WHAT YOU HAVE TO DO: Under this task are some entries; return every one of them exactly.

PROVIDED RECORDS:
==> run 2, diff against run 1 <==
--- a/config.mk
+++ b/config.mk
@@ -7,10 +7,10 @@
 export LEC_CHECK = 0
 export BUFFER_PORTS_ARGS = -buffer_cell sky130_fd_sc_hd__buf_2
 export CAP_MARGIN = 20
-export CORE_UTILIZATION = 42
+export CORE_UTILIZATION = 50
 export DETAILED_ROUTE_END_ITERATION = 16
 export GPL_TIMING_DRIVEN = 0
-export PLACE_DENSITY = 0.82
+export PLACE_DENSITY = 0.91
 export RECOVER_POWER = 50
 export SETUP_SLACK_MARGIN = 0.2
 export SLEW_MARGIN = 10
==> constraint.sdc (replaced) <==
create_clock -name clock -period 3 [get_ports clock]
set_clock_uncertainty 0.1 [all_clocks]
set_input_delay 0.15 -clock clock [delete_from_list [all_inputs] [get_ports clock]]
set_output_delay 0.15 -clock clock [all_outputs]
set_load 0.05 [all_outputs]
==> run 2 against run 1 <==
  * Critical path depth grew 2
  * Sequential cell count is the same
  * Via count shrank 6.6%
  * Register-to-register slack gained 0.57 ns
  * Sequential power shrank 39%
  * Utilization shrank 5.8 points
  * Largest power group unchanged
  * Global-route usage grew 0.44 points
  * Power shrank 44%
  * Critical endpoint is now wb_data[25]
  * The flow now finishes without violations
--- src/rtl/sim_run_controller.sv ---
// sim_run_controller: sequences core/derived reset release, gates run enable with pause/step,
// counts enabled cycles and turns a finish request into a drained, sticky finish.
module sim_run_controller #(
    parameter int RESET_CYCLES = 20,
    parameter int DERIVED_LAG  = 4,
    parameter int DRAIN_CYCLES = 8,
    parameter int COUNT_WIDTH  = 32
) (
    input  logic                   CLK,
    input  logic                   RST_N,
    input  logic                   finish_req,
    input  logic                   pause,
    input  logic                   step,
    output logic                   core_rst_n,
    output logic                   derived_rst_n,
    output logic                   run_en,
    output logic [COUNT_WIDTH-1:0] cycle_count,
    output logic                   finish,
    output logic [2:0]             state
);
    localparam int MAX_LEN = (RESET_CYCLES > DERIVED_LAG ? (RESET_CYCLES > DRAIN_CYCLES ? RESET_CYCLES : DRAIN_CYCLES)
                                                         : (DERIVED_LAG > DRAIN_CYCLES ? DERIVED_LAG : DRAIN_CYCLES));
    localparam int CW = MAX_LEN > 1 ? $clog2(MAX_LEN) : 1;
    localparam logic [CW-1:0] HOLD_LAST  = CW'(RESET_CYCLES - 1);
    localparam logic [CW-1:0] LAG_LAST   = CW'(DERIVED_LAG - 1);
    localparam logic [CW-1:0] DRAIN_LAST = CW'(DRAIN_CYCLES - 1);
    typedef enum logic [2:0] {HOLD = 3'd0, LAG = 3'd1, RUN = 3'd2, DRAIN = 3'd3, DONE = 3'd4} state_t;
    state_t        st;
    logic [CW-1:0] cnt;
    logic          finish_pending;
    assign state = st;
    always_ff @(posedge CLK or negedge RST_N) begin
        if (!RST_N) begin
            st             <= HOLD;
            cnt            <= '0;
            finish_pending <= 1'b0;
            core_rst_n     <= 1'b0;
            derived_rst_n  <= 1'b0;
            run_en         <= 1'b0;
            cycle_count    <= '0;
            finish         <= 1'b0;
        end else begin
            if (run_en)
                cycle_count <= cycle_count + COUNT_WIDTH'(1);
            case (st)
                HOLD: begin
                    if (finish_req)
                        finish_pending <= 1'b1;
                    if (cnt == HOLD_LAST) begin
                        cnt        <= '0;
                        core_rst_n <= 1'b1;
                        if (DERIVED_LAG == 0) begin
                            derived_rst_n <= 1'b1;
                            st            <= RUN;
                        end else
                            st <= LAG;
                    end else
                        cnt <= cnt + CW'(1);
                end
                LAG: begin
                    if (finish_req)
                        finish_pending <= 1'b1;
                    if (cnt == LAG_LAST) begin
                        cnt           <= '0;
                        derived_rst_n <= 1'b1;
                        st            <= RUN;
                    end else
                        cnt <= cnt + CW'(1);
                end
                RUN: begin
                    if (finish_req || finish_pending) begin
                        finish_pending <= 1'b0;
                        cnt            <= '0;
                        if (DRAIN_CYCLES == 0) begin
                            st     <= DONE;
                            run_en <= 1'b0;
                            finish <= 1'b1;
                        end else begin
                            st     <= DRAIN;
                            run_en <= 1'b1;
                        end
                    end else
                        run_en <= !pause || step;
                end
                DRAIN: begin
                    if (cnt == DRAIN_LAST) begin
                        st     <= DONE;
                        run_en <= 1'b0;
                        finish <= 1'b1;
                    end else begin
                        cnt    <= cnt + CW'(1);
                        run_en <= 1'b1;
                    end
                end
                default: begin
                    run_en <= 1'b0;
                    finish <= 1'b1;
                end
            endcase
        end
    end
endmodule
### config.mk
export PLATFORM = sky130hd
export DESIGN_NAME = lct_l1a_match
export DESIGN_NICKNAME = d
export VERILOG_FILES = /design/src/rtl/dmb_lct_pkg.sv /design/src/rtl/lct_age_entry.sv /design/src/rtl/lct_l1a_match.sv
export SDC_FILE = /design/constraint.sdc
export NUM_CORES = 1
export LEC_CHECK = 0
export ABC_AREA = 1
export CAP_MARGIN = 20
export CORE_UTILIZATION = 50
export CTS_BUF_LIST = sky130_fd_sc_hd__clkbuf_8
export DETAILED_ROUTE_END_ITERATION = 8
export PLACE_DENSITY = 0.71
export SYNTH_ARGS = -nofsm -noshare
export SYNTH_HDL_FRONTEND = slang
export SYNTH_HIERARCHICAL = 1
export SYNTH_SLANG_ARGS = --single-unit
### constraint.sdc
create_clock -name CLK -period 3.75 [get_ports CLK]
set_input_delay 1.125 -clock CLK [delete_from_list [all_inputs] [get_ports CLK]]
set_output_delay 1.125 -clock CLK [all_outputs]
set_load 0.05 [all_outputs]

SOLUTION FOR THIS TASK:
==> run 2, diff against run 1 <==
--- a/config.mk
+++ b/config.mk
@@ -7,10 +7,10 @@
 export LEC_CHECK = 0
 export BUFFER_PORTS_ARGS = -buffer_cell sky130_fd_sc_hd__buf_2
 export CAP_MARGIN = 20
-export CORE_UTILIZATION = 42
+export CORE_UTILIZATION = 50
 export DETAILED_ROUTE_END_ITERATION = 16
 export GPL_TIMING_DRIVEN = 0
-export PLACE_DENSITY = 0.82
+export PLACE_DENSITY = 0.91
 export RECOVER_POWER = 50
 export SETUP_SLACK_MARGIN = 0.2
 export SLEW_MARGIN = 10
==> constraint.sdc (replaced) <==
create_clock -name clock -period 3 [get_ports clock]
set_clock_uncertainty 0.1 [all_clocks]
set_input_delay 0.15 -clock clock [delete_from_list [all_inputs] [get_ports clock]]
set_output_delay 0.15 -clock clock [all_outputs]
set_load 0.05 [all_outputs]
==> run 2 against run 1 <==
  * Critical path depth grew 2
  * Sequential cell count is the same
  * Via count shrank 6.6%
  * Register-to-register slack gained 0.57 ns
  * Sequential power shrank 39%
  * Utilization shrank 5.8 points
  * Largest power group unchanged
  * Global-route usage grew 0.44 points
  * Power shrank 44%
  * Critical endpoint is now wb_data[25]
  * The flow now finishes without violations
--- src/rtl/sim_run_controller.sv ---
// sim_run_controller: sequences core/derived reset release, gates run enable with pause/step,
// counts enabled cycles and turns a finish request into a drained, sticky finish.
module sim_run_controller #(
    parameter int RESET_CYCLES = 20,
    parameter int DERIVED_LAG  = 4,
    parameter int DRAIN_CYCLES = 8,
    parameter int COUNT_WIDTH  = 32
) (
    input  logic                   CLK,
    input  logic                   RST_N,
    input  logic                   finish_req,
    input  logic                   pause,
    input  logic                   step,
    output logic                   core_rst_n,
    output logic                   derived_rst_n,
    output logic                   run_en,
    output logic [COUNT_WIDTH-1:0] cycle_count,
    output logic                   finish,
    output logic [2:0]             state
);
    localparam int MAX_LEN = (RESET_CYCLES > DERIVED_LAG ? (RESET_CYCLES > DRAIN_CYCLES ? RESET_CYCLES : DRAIN_CYCLES)
                                                         : (DERIVED_LAG > DRAIN_CYCLES ? DERIVED_LAG : DRAIN_CYCLES));
    localparam int CW = MAX_LEN > 1 ? $clog2(MAX_LEN) : 1;
    localparam logic [CW-1:0] HOLD_LAST  = CW'(RESET_CYCLES - 1);
    localparam logic [CW-1:0] LAG_LAST   = CW'(DERIVED_LAG - 1);
    localparam logic [CW-1:0] DRAIN_LAST = CW'(DRAIN_CYCLES - 1);
    typedef enum logic [2:0] {HOLD = 3'd0, LAG = 3'd1, RUN = 3'd2, DRAIN = 3'd3, DONE = 3'd4} state_t;
    state_t        st;
    logic [CW-1:0] cnt;
    logic          finish_pending;
    assign state = st;
    always_ff @(posedge CLK or negedge RST_N) begin
        if (!RST_N) begin
            st             <= HOLD;
            cnt            <= '0;
            finish_pending <= 1'b0;
            core_rst_n     <= 1'b0;
            derived_rst_n  <= 1'b0;
            run_en         <= 1'b0;
            cycle_count    <= '0;
            finish         <= 1'b0;
        end else begin
            if (run_en)
                cycle_count <= cycle_count + COUNT_WIDTH'(1);
            case (st)
                HOLD: begin
                    if (finish_req)
                        finish_pending <= 1'b1;
                    if (cnt == HOLD_LAST) begin
                        cnt        <= '0;
                        core_rst_n <= 1'b1;
                        if (DERIVED_LAG == 0) begin
                            derived_rst_n <= 1'b1;
                            st            <= RUN;
                        end else
                            st <= LAG;
                    end else
                        cnt <= cnt + CW'(1);
                end
                LAG: begin
                    if (finish_req)
                        finish_pending <= 1'b1;
                    if (cnt == LAG_LAST) begin
                        cnt           <= '0;
                        derived_rst_n <= 1'b1;
                        st            <= RUN;
                    end else
                        cnt <= cnt + CW'(1);
                end
                RUN: begin
                    if (finish_req || finish_pending) begin
                        finish_pending <= 1'b0;
                        cnt            <= '0;
                        if (DRAIN_CYCLES == 0) begin
                            st     <= DONE;
                            run_en <= 1'b0;
                            finish <= 1'b1;
                        end else begin
                            st     <= DRAIN;
                            run_en <= 1'b1;
                        end
                    end else
                        run_en <= !pause || step;
                end
                DRAIN: begin
                    if (cnt == DRAIN_LAST) begin
                        st     <= DONE;
                        run_en <= 1'b0;
                        finish <= 1'b1;
                    end else begin
                        cnt    <= cnt + CW'(1);
                        run_en <= 1'b1;
                    end
                end
                default: begin
                    run_en <= 1'b0;
                    finish <= 1'b1;
                end
            endcase
        end
    end
endmodule
### config.mk
export PLATFORM = sky130hd
export DESIGN_NAME = lct_l1a_match
export DESIGN_NICKNAME = d
export VERILOG_FILES = /design/src/rtl/dmb_lct_pkg.sv /design/src/rtl/lct_age_entry.sv /design/src/rtl/lct_l1a_match.sv
export SDC_FILE = /design/constraint.sdc
export NUM_CORES = 1
export LEC_CHECK = 0
export ABC_AREA = 1
export CAP_MARGIN = 20
export CORE_UTILIZATION = 50
export CTS_BUF_LIST = sky130_fd_sc_hd__clkbuf_8
export DETAILED_ROUTE_END_ITERATION = 8
export PLACE_DENSITY = 0.71
export SYNTH_ARGS = -nofsm -noshare
export SYNTH_HDL_FRONTEND = slang
export SYNTH_HIERARCHICAL = 1
export SYNTH_SLANG_ARGS = --single-unit
### constraint.sdc
create_clock -name CLK -period 3.75 [get_ports CLK]
set_input_delay 1.125 -clock CLK [delete_from_list [all_inputs] [get_ports CLK]]
set_output_delay 1.125 -clock CLK [all_outputs]
set_load 0.05 [all_outputs]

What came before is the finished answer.